__Exercise__. Of all the entries below, only the lines from the one with "hold buffers,18,0" up to and including the one with "CELL_PAD_IN_SITES_DETAIL_PLACEMENT = 0" are to be duplicated exactly.

__Dataset extract__.
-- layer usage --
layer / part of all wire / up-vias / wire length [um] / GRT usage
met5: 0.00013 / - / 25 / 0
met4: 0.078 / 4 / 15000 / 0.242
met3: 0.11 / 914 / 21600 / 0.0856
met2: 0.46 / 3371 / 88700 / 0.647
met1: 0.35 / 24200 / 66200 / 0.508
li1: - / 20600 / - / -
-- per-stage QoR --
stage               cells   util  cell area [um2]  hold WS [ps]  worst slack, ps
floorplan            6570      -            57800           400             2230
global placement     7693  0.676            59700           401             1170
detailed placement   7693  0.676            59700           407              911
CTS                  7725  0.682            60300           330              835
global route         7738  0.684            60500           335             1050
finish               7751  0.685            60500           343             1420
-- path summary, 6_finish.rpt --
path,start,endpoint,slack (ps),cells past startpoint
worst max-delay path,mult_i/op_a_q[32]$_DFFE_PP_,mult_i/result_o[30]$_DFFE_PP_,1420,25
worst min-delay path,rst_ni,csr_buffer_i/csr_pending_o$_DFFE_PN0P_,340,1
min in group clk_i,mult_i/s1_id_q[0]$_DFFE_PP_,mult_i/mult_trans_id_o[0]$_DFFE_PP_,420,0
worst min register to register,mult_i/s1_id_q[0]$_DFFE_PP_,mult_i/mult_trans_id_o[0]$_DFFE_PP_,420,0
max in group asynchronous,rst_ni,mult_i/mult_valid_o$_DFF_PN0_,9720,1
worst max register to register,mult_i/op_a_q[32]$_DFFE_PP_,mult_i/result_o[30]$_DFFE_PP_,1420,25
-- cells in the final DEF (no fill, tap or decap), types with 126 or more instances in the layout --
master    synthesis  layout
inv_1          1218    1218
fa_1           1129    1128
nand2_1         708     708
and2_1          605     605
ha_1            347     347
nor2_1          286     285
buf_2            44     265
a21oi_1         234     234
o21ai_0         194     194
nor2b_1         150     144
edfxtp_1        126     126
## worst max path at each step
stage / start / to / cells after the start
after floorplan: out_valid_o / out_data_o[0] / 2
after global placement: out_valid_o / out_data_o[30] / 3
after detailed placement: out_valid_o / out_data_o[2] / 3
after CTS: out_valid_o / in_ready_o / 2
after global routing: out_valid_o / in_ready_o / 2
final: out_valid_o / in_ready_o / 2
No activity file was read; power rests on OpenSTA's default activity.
--- config.mk ---
export PLATFORM = sky130hd
export DESIGN_NAME = mmio_regs
export DESIGN_NICKNAME = d
export VERILOG_FILES = /design/src/rtl/mem_pkg.sv /design/src/rtl/mmio_regs.sv
export VERILOG_INCLUDE_DIRS = /design/src /design/src/include
export SDC_FILE = /design/constraint.sdc
export NUM_CORES = 1
export LEC_CHECK = 0
export ABC_CLOCK_PERIOD_IN_PS = 1700
export BUFFER_PORTS_ARGS = -buffer_cell sky130_fd_sc_hd__clkbuf_2
export CELL_PAD_IN_SITES_DETAIL_PLACEMENT = 2
export CELL_PAD_IN_SITES_GLOBAL_PLACEMENT = 2
export CORE_MARGIN = 4
export CORE_UTILIZATION = 32
export CTS_BUF_LIST = sky130_fd_sc_hd__clkbuf_8
export DETAILED_ROUTE_END_ITERATION = 12
export GPL_TIMING_DRIVEN = 1
export HOLD_SLACK_MARGIN = 0.05
export PLACE_DENSITY_LB_ADDON = 0.1
export SLEW_MARGIN = 30
export SYNTH_ARGS = -nofsm -noshare
export SYNTH_HDL_FRONTEND = slang
export SYNTH_SLANG_ARGS = --single-unit
--- constraint.sdc ---
create_clock -name clk -period 1.7 [get_ports clk]
set_clock_uncertainty 0.1 [all_clocks]
set_input_delay 0.255 -clock clk [delete_from_list [all_inputs] [get_ports clk]]
set_output_delay 0.255 -clock clk [all_outputs]
set_load 0.01 [all_outputs]
--- src/include/mem_cfg_cfg.svh ---
`ifndef MEM_CFG_CFG_SVH
`define MEM_CFG_CFG_SVH

// bus widths
`define MEM_ADDR_W      32
`define MEM_DATA_W      64
`define MEM_STRB_W      8

// main memory window with both ends inclusive
`define MEM_BASE        32'h8000_0000
`define MEM_LIMIT       32'h8800_0000

// sram word index bits
`define MEM_DEPTH_LOG2  8

// cycles from timer start to the sram access
`define SRAM_WAIT       3

// four 64-bit device registers
`define DEV_REGS_LOG2   2

`endif
--- src/rtl/mem_pkg.sv ---
`include "mem_cfg_cfg.svh"

package mem_pkg;

    typedef logic [`MEM_ADDR_W-1:0] addr_t;
    typedef logic [`MEM_DATA_W-1:0] data_t;
    typedef logic [`MEM_STRB_W-1:0] strb_t;

    // same encoding as the axi resp field
    typedef enum logic [1:0] {
        resp_okay   = 2'b00,
        resp_decerr = 2'b11
    } resp_t;

    typedef struct packed {
        addr_t addr;
    } fetch_req_t;

    typedef struct packed {
        addr_t addr;
        logic  we;
        data_t wdata;
        strb_t strb;
    } data_req_t;

    typedef struct packed {
        data_t rdata;
        resp_t resp;
    } mem_rsp_t;

    typedef enum logic [2:0] {
        arb_idle,
        arb_sram_wait,
        arb_sram_read,
        arb_dev_access,
        arb_respond
    } arb_state_t;

    typedef enum logic {
        grant_fetch,
        grant_data
    } grant_t;

    // latency counter for the sram model
    typedef logic [$clog2(`SRAM_WAIT + 1)-1:0] wait_cnt_t;

endpackage
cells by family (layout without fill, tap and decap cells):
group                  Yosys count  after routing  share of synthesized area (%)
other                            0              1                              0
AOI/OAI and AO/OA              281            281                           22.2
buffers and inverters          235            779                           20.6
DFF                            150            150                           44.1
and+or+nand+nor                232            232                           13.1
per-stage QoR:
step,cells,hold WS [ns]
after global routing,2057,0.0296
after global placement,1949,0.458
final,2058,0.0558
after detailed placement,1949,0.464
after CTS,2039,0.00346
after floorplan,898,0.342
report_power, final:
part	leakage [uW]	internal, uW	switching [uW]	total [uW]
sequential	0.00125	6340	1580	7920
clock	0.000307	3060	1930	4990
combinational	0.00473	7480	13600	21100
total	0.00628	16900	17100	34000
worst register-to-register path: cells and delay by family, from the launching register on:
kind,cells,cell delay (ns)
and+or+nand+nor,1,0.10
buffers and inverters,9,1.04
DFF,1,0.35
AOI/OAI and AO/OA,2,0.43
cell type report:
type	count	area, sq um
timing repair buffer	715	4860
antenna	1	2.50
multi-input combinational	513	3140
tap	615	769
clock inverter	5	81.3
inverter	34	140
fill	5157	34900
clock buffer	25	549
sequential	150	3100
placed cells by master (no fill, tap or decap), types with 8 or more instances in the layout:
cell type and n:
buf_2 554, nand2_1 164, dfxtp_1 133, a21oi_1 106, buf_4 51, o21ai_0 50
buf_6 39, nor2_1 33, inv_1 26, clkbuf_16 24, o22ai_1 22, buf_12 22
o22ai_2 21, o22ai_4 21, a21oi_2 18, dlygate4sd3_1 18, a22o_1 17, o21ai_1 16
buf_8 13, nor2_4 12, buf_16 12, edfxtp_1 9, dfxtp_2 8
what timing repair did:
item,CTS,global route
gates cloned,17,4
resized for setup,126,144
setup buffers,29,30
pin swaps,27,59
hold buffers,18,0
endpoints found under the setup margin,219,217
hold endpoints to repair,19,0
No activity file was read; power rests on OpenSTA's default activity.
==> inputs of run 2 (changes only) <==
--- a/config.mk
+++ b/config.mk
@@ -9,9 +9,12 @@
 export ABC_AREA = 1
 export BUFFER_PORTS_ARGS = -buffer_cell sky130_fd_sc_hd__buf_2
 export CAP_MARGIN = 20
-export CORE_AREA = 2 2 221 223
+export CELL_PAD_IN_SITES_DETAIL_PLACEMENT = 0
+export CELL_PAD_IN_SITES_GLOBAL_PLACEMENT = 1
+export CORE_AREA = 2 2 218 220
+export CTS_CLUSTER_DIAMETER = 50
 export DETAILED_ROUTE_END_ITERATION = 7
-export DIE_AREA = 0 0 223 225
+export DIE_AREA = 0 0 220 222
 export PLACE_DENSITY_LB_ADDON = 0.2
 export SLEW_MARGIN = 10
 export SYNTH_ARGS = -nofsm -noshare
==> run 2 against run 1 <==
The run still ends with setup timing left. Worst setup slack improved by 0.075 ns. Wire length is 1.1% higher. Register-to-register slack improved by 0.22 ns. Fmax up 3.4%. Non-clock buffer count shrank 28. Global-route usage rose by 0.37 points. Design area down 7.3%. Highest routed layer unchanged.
## config.mk

```make
export PLATFORM = sky130hd
export DESIGN_NAME = exec_lane
export DESIGN_NICKNAME = d
export VERILOG_FILES = /design/src/hdl/wb_pkg.sv /design/src/hdl/exec_lane.sv
export SDC_FILE = /design/constraint.sdc
export NUM_CORES = 2
export LEC_CHECK = 0
export ABC_CLOCK_PERIOD_IN_PS = 17200
export BUFFER_PORTS_ARGS = -buffer_cell sky130_fd_sc_hd__buf_4
export CAP_MARGIN = 25
export CORE_ASPECT_RATIO = 1.4
export CORE_MARGIN = 3
export CORE_UTILIZATION = 30
export DETAILED_ROUTE_END_ITERATION = 10
export PLACE_DENSITY = 0.5
export SLEW_MARGIN = 10
export SYNTH_ARGS = -nofsm -noshare
export SYNTH_HDL_FRONTEND = slang
export SYNTH_SLANG_ARGS = --single-unit
```

## constraint.sdc

```tcl
create_clock -name clk -period 17.2 [get_ports clk]
set_input_delay 1.72 -clock clk [delete_from_list [all_inputs] [get_ports clk]]
set_output_delay 1.72 -clock clk [all_outputs]
set_load 0.01 [all_outputs]
```

## src/hdl/wb_pkg.sv

```systemverilog
package wb_pkg;

    // architectural widths
    localparam int XLEN       = 32;
    localparam int NUM_REGS   = 32;
    localparam int REG_IDX_W  = 5;
    localparam int CSR_ADDR_W = 14;

    typedef logic [XLEN-1:0]       word_t;
    typedef logic [REG_IDX_W-1:0]  reg_idx_t;
    typedef logic [CSR_ADDR_W-1:0] csr_addr_t;

    // lane operations
    typedef enum logic [3:0] {
        OP_ADD  = 4'd0,
        OP_SUB  = 4'd1,
        OP_AND  = 4'd2,
        OP_OR   = 4'd3,
        OP_XOR  = 4'd4,
        OP_SLL  = 4'd5,
        OP_SRL  = 4'd6,
        OP_MUL  = 4'd7,
        OP_CSRW = 4'd8,
        OP_NOP  = 4'd9
    } lane_op_e;

    // one instruction of an issue bundle
    typedef struct packed {
        lane_op_e  op;
        reg_idx_t  rd;
        reg_idx_t  rj;
        reg_idx_t  rk;
        word_t     imm;
        csr_addr_t csr_addr;
        logic      use_imm;
    } issue_slot_t;

    // execute to writeback, one per lane
    typedef struct packed {
        logic      valid;
        logic      gr_we;
        reg_idx_t  dest;
        word_t     result;
        logic      csr_we;
        csr_addr_t csr_addr;
        word_t     csr_wdata;
        word_t     pc;
    } lane_res_t;

    // bypass entry from writeback back into the lanes
    typedef struct packed {
        logic     we;
        reg_idx_t dest;
        word_t    data;
    } fwd_t;

endpackage

```

## src/hdl/exec_lane.sv

```systemverilog
module exec_lane #(
    parameter int MUL_CYCLES = 3
) (
    input  logic                clk,
    input  logic                arst_n,
    input  logic                accept,
    input  wb_pkg::issue_slot_t slot,
    input  wb_pkg::word_t       pc,
    input  wb_pkg::word_t       rj_data,
    input  wb_pkg::word_t       rk_data,
    input  wb_pkg::fwd_t        fwd0,
    input  wb_pkg::fwd_t        fwd1,
    input  logic                other_busy,
    output wb_pkg::reg_idx_t    rj_idx,
    output wb_pkg::reg_idx_t    rk_idx,
    output logic                nblock,
    output wb_pkg::lane_res_t   res
);
    import wb_pkg::*;

    localparam int CNT_W = $clog2(MUL_CYCLES) + 1;

    // execute stage
    logic             ex_vld;
    issue_slot_t      ex_slot;
    word_t            ex_pc;
    logic [CNT_W-1:0] mul_cnt;
    logic             retire;

    word_t op_a;
    word_t op_b;
    word_t alu_out;

    // result register towards writeback
    lane_res_t res_d;
    lane_res_t res_q;
    logic      res_vld;
    logic      res_wait;

    // lane 1 is the younger write, so its bypass is checked first
    function automatic word_t pick_operand(reg_idx_t idx, word_t rf_data, fwd_t f0, fwd_t f1);
        word_t val;
        if (idx == '0) begin
            val = '0;
        end else if (f1.we && f1.dest == idx) begin
            val = f1.data;
        end else if (f0.we && f0.dest == idx) begin
            val = f0.data;
        end else begin
            val = rf_data;
        end
        return val;
    endfunction

    assign rj_idx = ex_slot.rj;
    assign rk_idx = ex_slot.rk;

    assign op_a = pick_operand(ex_slot.rj, rj_data, fwd0, fwd1);
    assign op_b = ex_slot.use_imm ? ex_slot.imm : pick_operand(ex_slot.rk, rk_data, fwd0, fwd1);

    always_comb begin
        case (ex_slot.op)
            OP_ADD:  alu_out = op_a + op_b;
            OP_SUB:  alu_out = op_a - op_b;
            OP_AND:  alu_out = op_a & op_b;
            OP_OR:   alu_out = op_a | op_b;
            OP_XOR:  alu_out = op_a ^ op_b;
            OP_SLL:  alu_out = op_a << op_b[4:0];
            OP_SRL:  alu_out = op_a >> op_b[4:0];
            // multicycle path sampled when the count runs out
            OP_MUL:  alu_out = op_a * op_b;
            default: alu_out = op_a;
        endcase
    end

    always_comb begin
        res_d.valid     = 1'b1;
        res_d.gr_we     = !(ex_slot.op inside {OP_CSRW, OP_NOP});
        res_d.dest      = ex_slot.rd;
        res_d.result    = alu_out;
        res_d.csr_we    = (ex_slot.op == OP_CSRW);
        res_d.csr_addr  = ex_slot.csr_addr;
        res_d.csr_wdata = op_a;
        res_d.pc        = ex_pc;
    end

    assign retire = ex_vld && (mul_cnt == '0);

    // stall the bundle while a multiply sits in this lane
    assign nblock = !(ex_vld && ex_slot.op == OP_MUL);

    always_ff @(posedge clk or negedge arst_n) begin
        if (!arst_n) begin
            ex_vld  <= 1'b0;
            mul_cnt <= '0;
        end else if (accept) begin
            ex_vld  <= 1'b1;
            mul_cnt <= (slot.op == OP_MUL) ? CNT_W'(MUL_CYCLES - 1) : '0;
        end else if (retire) begin
            ex_vld <= 1'b0;
        end else if (ex_vld) begin
            mul_cnt <= mul_cnt - 1'b1;
        end
    end

    always_ff @(posedge clk) begin
        if (accept) begin
            ex_slot <= slot;
            ex_pc   <= pc;
        end
    end

    // a result finished while the partner lane multiplies waits for it
    always_ff @(posedge clk or negedge arst_n) begin
        if (!arst_n) begin
            res_vld  <= 1'b0;
            res_wait <= 1'b0;
        end else if (retire) begin
            res_vld  <= 1'b1;
            res_wait <= other_busy;
        end else if (!(res_wait && other_busy)) begin
            res_vld  <= 1'b0;
            res_wait <= 1'b0;
        end
    end

    always_ff @(posedge clk) begin
        if (retire) begin
            res_q <= res_d;
        end
    end

    always_comb begin
        res       = res_q;
        res.valid = res_vld && !(res_wait && other_busy);
    end

endmodule

```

__Problem solution__.
hold buffers,18,0
endpoints found under the setup margin,219,217
hold endpoints to repair,19,0
No activity file was read; power rests on OpenSTA's default activity.
==> inputs of run 2 (changes only) <==
--- a/config.mk
+++ b/config.mk
@@ -9,9 +9,12 @@
 export ABC_AREA = 1
 export BUFFER_PORTS_ARGS = -buffer_cell sky130_fd_sc_hd__buf_2
 export CAP_MARGIN = 20
-export CORE_AREA = 2 2 221 223
+export CELL_PAD_IN_SITES_DETAIL_PLACEMENT = 0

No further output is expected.